第19回ネパールサロン 2007年6月23日、ヒマラヤ保全協会事務所にて、第19回ネパールサロン「ためになる!海外旅行写真術」が開催された。講師は、写真家で同協会会員の近藤和衛さんだった。その要点は以下の通りである。


(1)カメラ
 デジタルカメラを使用する場合は、あとでプリントすることをかんがえて500万画素以上の画素数で撮影する。ヒマラヤを撮影するときは偏光フィルター(PLフィルター)をつかうとクリアーにうつる。人物を撮影するときはまず、ポラロイドカメラあるいはチェキ(フジフィルムのインスタントカメラ)をつかって撮影し、その写真をプレゼントして、そのうえで、デジタルカメラでとらせてもらうとよい。

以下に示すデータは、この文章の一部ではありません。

Background: an optimization exercise with open tools, aiming at small area. Do not read the settings as production practice. Only simulation tests tie the RTL to the original design; equivalence was not proved. Power figures rest on the tool's default switching activity, not on a simulated workload.

## DP_project
module DP_project(
    input [1:0] mode,
    input start, cancel, door_close, fill_water, drain_water, in_clk,
    output door_lock, fill_valve, drain_valve, motor_bled,
    output [3:0] mode_led,
    output [2:0] status,
    output [4:0] ps_led,
    output [6:0] lcd_out,
    output [7:0] lcd_an
    );
    localparam IDLE = 2'd0, SPIN = 2'd1, WASH = 2'd2, RINSE = 2'd3;
    reg [3:0] k;
    reg [1:0] s;
    reg       fp;        
    wire k0   = !k[0] && !k[2];
    wire k1   = !k[1] && !k[3];
    wire k8   = !k[0] && !k[3];
    wire k9   = !k[0] && !k[1] && k[2];
    wire tick = k8 && !s[0];
    always @(posedge in_clk) begin
        if (cancel) begin
            k <= 4'b0110;
            s <= 2'd3;
        end else begin
            k <= {k[2:0], k[0] ^ k[3] ^ (!k[1] && k[2])};
            if (k9)
                s <= s + 1'b1;
        end
    end
    reg [1:0]  ps;
    reg [1:0]  step;
    reg        x;
    reg [1:0]  ml;       
    reg [7:0]  rn;       
    reg [4:0]  d;
    wire st_idle  = (ps == IDLE);
  ...
export LEC_CHECK = 0
export ABC_AREA = 1
export CAP_MARGIN = 20
export CORE_MARGIN = 2
export CORE_UTILIZATION = 40
export PLACE_DENSITY = 0.6
export SLEW_MARGIN = 20
create_clock -name core_clock -period 15.0 [get_ports {in_clk}]
standard.sh (not shown) runs the stock make flow with config.mk's settings and CLKGATE_MAP_FILE= SYNTH_SCRIPT=/design/flow/synth_recipe.tcl, a recipe that flattens the netlist after the stock synthesis.
==> flow/flow/run.sh <==
#!/bin/bash
# The standard layout (standard.sh) with these changes:
#  - synthesis: no adder-cell extraction, and the final abc mapping uses an
#    area script, tried with several seeds, keeping the smallest netlist
#    (flow/my_synth.tcl, flow/area.abc); registers are untouched;
#  - every port still gets a buffer, of the smallest buffer cell (buf_1);
#  - clock tree of clkbuf_4 cells, without dummy loads.
# Each step writes its full output to its own log in this folder.
set -euo pipefail
here=$(pwd)
export MY_ABC_SCRIPT=$here/flow/area.abc
export MY_ABC_SEEDS="1 2 3 4 5 6"
args=(ADDER_MAP_FILE=
      SYNTH_SCRIPT=$here/flow/my_synth.tcl
      "BUFFER_PORTS_ARGS=-buffer_cell sky130_fd_sc_hd__buf_1"
      "CTS_ARGS=-sink_clustering_enable -repair_clock_nets -buf_list sky130_fd_sc_hd__clkbuf_4 -dont_use_dummy_load")
bash standard.sh "${args[@]}" synth > synth.log 2>&1
bash standard.sh "${args[@]}" finish > finish.log 2>&1
==> flow/flow/area.abc <==
strash
&get -n
&deepsyn -T 25 -S @SEED@
&put
strash
dch -f
amap
topo
==> flow/flow/my_synth.tcl <==
# The standard flow's synthesis (synth_recipe.tcl) with one change: the final abc
# mapping runs an area-oriented script (flow/area.abc) several times with
# different random seeds for its &deepsyn step, and keeps the smallest
# result by liberty cell area.
proc synth {args} { yosys synth -nofsm -noshare {*}$args }
proc abc {args} {
  set i [lsearch -exact $args -script]
  set lib [lindex $args [expr {[lsearch -exact $args -liberty] + 1}]]
  set seeds $::env(MY_ABC_SEEDS)
  set tmpl [read [open $::env(MY_ABC_SCRIPT)]]
  yosys design -save preabc
  set best -1
  set bestseed [lindex $seeds 0]
  foreach seed $seeds {
    set f $::env(OBJECTS_DIR)/area_s$seed.abc
    set fh [open $f w]
    puts $fh [string map [list @SEED@ $seed] $tmpl]
    close $fh
    set a [lreplace $args [expr {$i+1}] [expr {$i+1}] $f]
    yosys design -load preabc
    yosys abc {*}$a
    yosys tee -q -o $::env(OBJECTS_DIR)/area_s$seed.txt stat -liberty $lib
    set fh [open $::env(OBJECTS_DIR)/area_s$seed.txt r]
    set txt [read $fh]
    close $fh
    regexp {Chip area for module[^:]*:\s*([0-9.]+)} $txt -> area
    puts "abc seed $seed: area $area"
    if {$best < 0 || $area < $best} {
      set best $area
      set bestseed $seed
      yosys design -save bestabc
    }
  }
  puts "abc: keeping seed $bestseed, area $best"
  yosys design -load bestabc
}
source $::env(SCRIPTS_DIR)/synth.tcl
# left out here: clear keep_hierarchy, flatten, clean up, hide names made inside functions, write 1_2_yosys.v
Edit:
--- a/flow/flow/run.sh
+++ b/flow/flow/run.sh
@@ -5,5 +5,6 @@
 #    (flow/my_synth.tcl, flow/area.abc); registers are untouched;
 #  - every port still gets a buffer, of the smallest buffer cell (buf_1);
-#  - clock tree of clkbuf_4 cells, without dummy loads.
+#  - clock tree of clkbuf_4 cells, without dummy loads;
+#  - the constant outputs share one tie cell (no tie fanout repair).
 # Each step writes its full output to its own log in this folder.
 set -euo pipefail
@@ -13,4 +14,5 @@
 args=(ADDER_MAP_FILE=
       SYNTH_SCRIPT=$here/flow/my_synth.tcl
+      SKIP_REPAIR_TIE_FANOUT=1
       "BUFFER_PORTS_ARGS=-buffer_cell sky130_fd_sc_hd__buf_1"
       "CTS_ARGS=-sink_clustering_enable -repair_clock_nets -buf_list sky130_fd_sc_hd__clkbuf_4 -dont_use_dummy_load")
The new run passed the timing, design-rule and antenna checks.
Total power barely changes.
Fmax went up slightly.
Cell area went down slightly.
Sequential power is about the same.
Die area is unchanged.
Global-route usage went up by 0.54 points.
Worst hold slack is better by 0.0077 ns.
Clock skew barely changes.
Combinational power is about the same.

[static timing again, ports no longer ideal]
No port has a modelled driver above. Below, the same layouts with a new extraction and two added sets of constraints.
Step 1 (the two cells are an assumption about what drives the block):
set clk [get_ports {in_clk}]
set_driving_cell -lib_cell sky130_fd_sc_hd__clkbuf_16 $clk
set_driving_cell -lib_cell sky130_fd_sc_hd__buf_2 [delete_from_list [all_inputs] $clk]
Step 2 adds t to the input delays and takes it off the output delays; t is the mean of the earliest and latest rising clock arrival at the registers after step 1. Input paths then give back, and output paths get back, about the clock's delay inside the block.
Slacks: ideal ports / drivers / drivers and shift; pairs: ideal ports / drivers.
| run | t, ns | setup WS [ns] | slew at the worst register clock pin (ns) | worst data-port slew with drivers (ns) | pins driven straight from the clock port |
|---|---|---|---|---|---|
| the first run | 0.346 | 9.460 / 9.436 / 9.782 | 0.10 / 0.10 | 0.03 | 1 |
| the second run | 0.345 | 9.504 / 9.481 / 9.826 | 0.10 / 0.10 | 0.03 | 1 |
After both steps every run listed still meets setup and hold.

 一眼レフの場合、カメラの内部にけっこうホコリが入るので、サービスセンターで時々クリーニングしてもらう。カメラを保管する場合、レンズを下向きして置いておくとCCDにホコリがたまらない。
(2)祭りや村の情報収集
 事前に、風の旅行社などのネパールにつよい旅行会社に、現地の祭りなどの日程をメールで問い合わせておくとよい。9月はインドラ・ジャトラ、10月はダサインなど。
(3)現地での撮影
 ネパールの朝は、夜明けと同時の祈りからはじまる。朝早くおきると、地元の人々の生活がとれる。マニュアル撮影で、絞りをF5.6にセット、シャッター速度で明暗を調整するのが基本である。IS0は400にしておくととりやすい。ブレを防止するためには、柱などにカメラを接触させたり、壁によりかかってとるとよい。ノーファインダー(ファインダーをのぞかいないで、カメラを被写体にむける)でもとれるように練習しておくと、様々なアングルからとれるようになる。風景撮影で奥行き感をだすためには、手前に何かをぼかしてうつすようにする。帰国後の編集のために、全景とアップはかならずおさえておく。インスタント写真は、その場でプレゼントできるので大変よろこばれる。
(4)帰国してからの写真の整理
 写真を編集して本(写真集)をつくる。今では、インターネットで写真集を簡単につくれるサービスがある。たとえば、アップル社のマッキントッシュにはそのソフトがついている。写真集は、次の順序で写真を配列するとよい。全景で場所を説明、距離をちじめる、視線の先にあるもの、ドラマチックなカット、ベストショット、インパクトのある写真でおわる。本ができあがったら人に見てもらう。


 やはり、よい写真をとるためには一眼レフをつかった方がよいだろう。ただし、ヒマラヤでトレッキングをするような場合は小型で軽量のカメラが必要になる。最近は、小型軽量の一眼レフが何種類も発売されているが、それが重いと感じる場合にはコンパクトカメラになる。コンパクトカメラの場合でもマニュアル機能がついているものの方が撮影をたのしめる。
 ネパールでの撮影は、雄大なヒマラヤ山脈をバックにして人物あるいは建築物をとるという構図が重要になる。言いかえれば、中心に人物あるいは建築物、背後あるいは周辺にヒマラヤという構図である。ヒマラヤを手前によせて人物と一緒に迫力のある写真をとるときは望遠レンズが役に立つことがしばしばある。
 また、デジタルカメラはメーカーによって色彩や色合いなどの発色がことなる。私は、コダック、オリンパス、パナソニック、富士フイルム、キャノンなどのデジタルカメラをつかってきたが、いわゆるカメラメーカーのカメラの方がより自然な発色がえられ、ヒマラヤでの撮影には適している。キャノンのカメラは、青空、白いヒマラヤ、森林の緑、人物などをほぼ忠実に再現してくれる。もともとカメラをつくっていなかったメーカーのカメラは、機能はすぐれていても、特に木々の緑色が不得意である。また、ヒマラヤ山脈をうつすためには広角レンズをもっているとよい。
 地元の村などに入ったときに写真をパチパチとるのはよくない。そこで暮らす人々は被写体ではなく人間であり、あくまでも礼儀ただしく対等の立場で接しなければならない。国際協力をおこなう場合には特に厳重に注意しなければならない。どうしても撮影する必要がある場合には、理由をのべて、かならず相手にことわってからとる。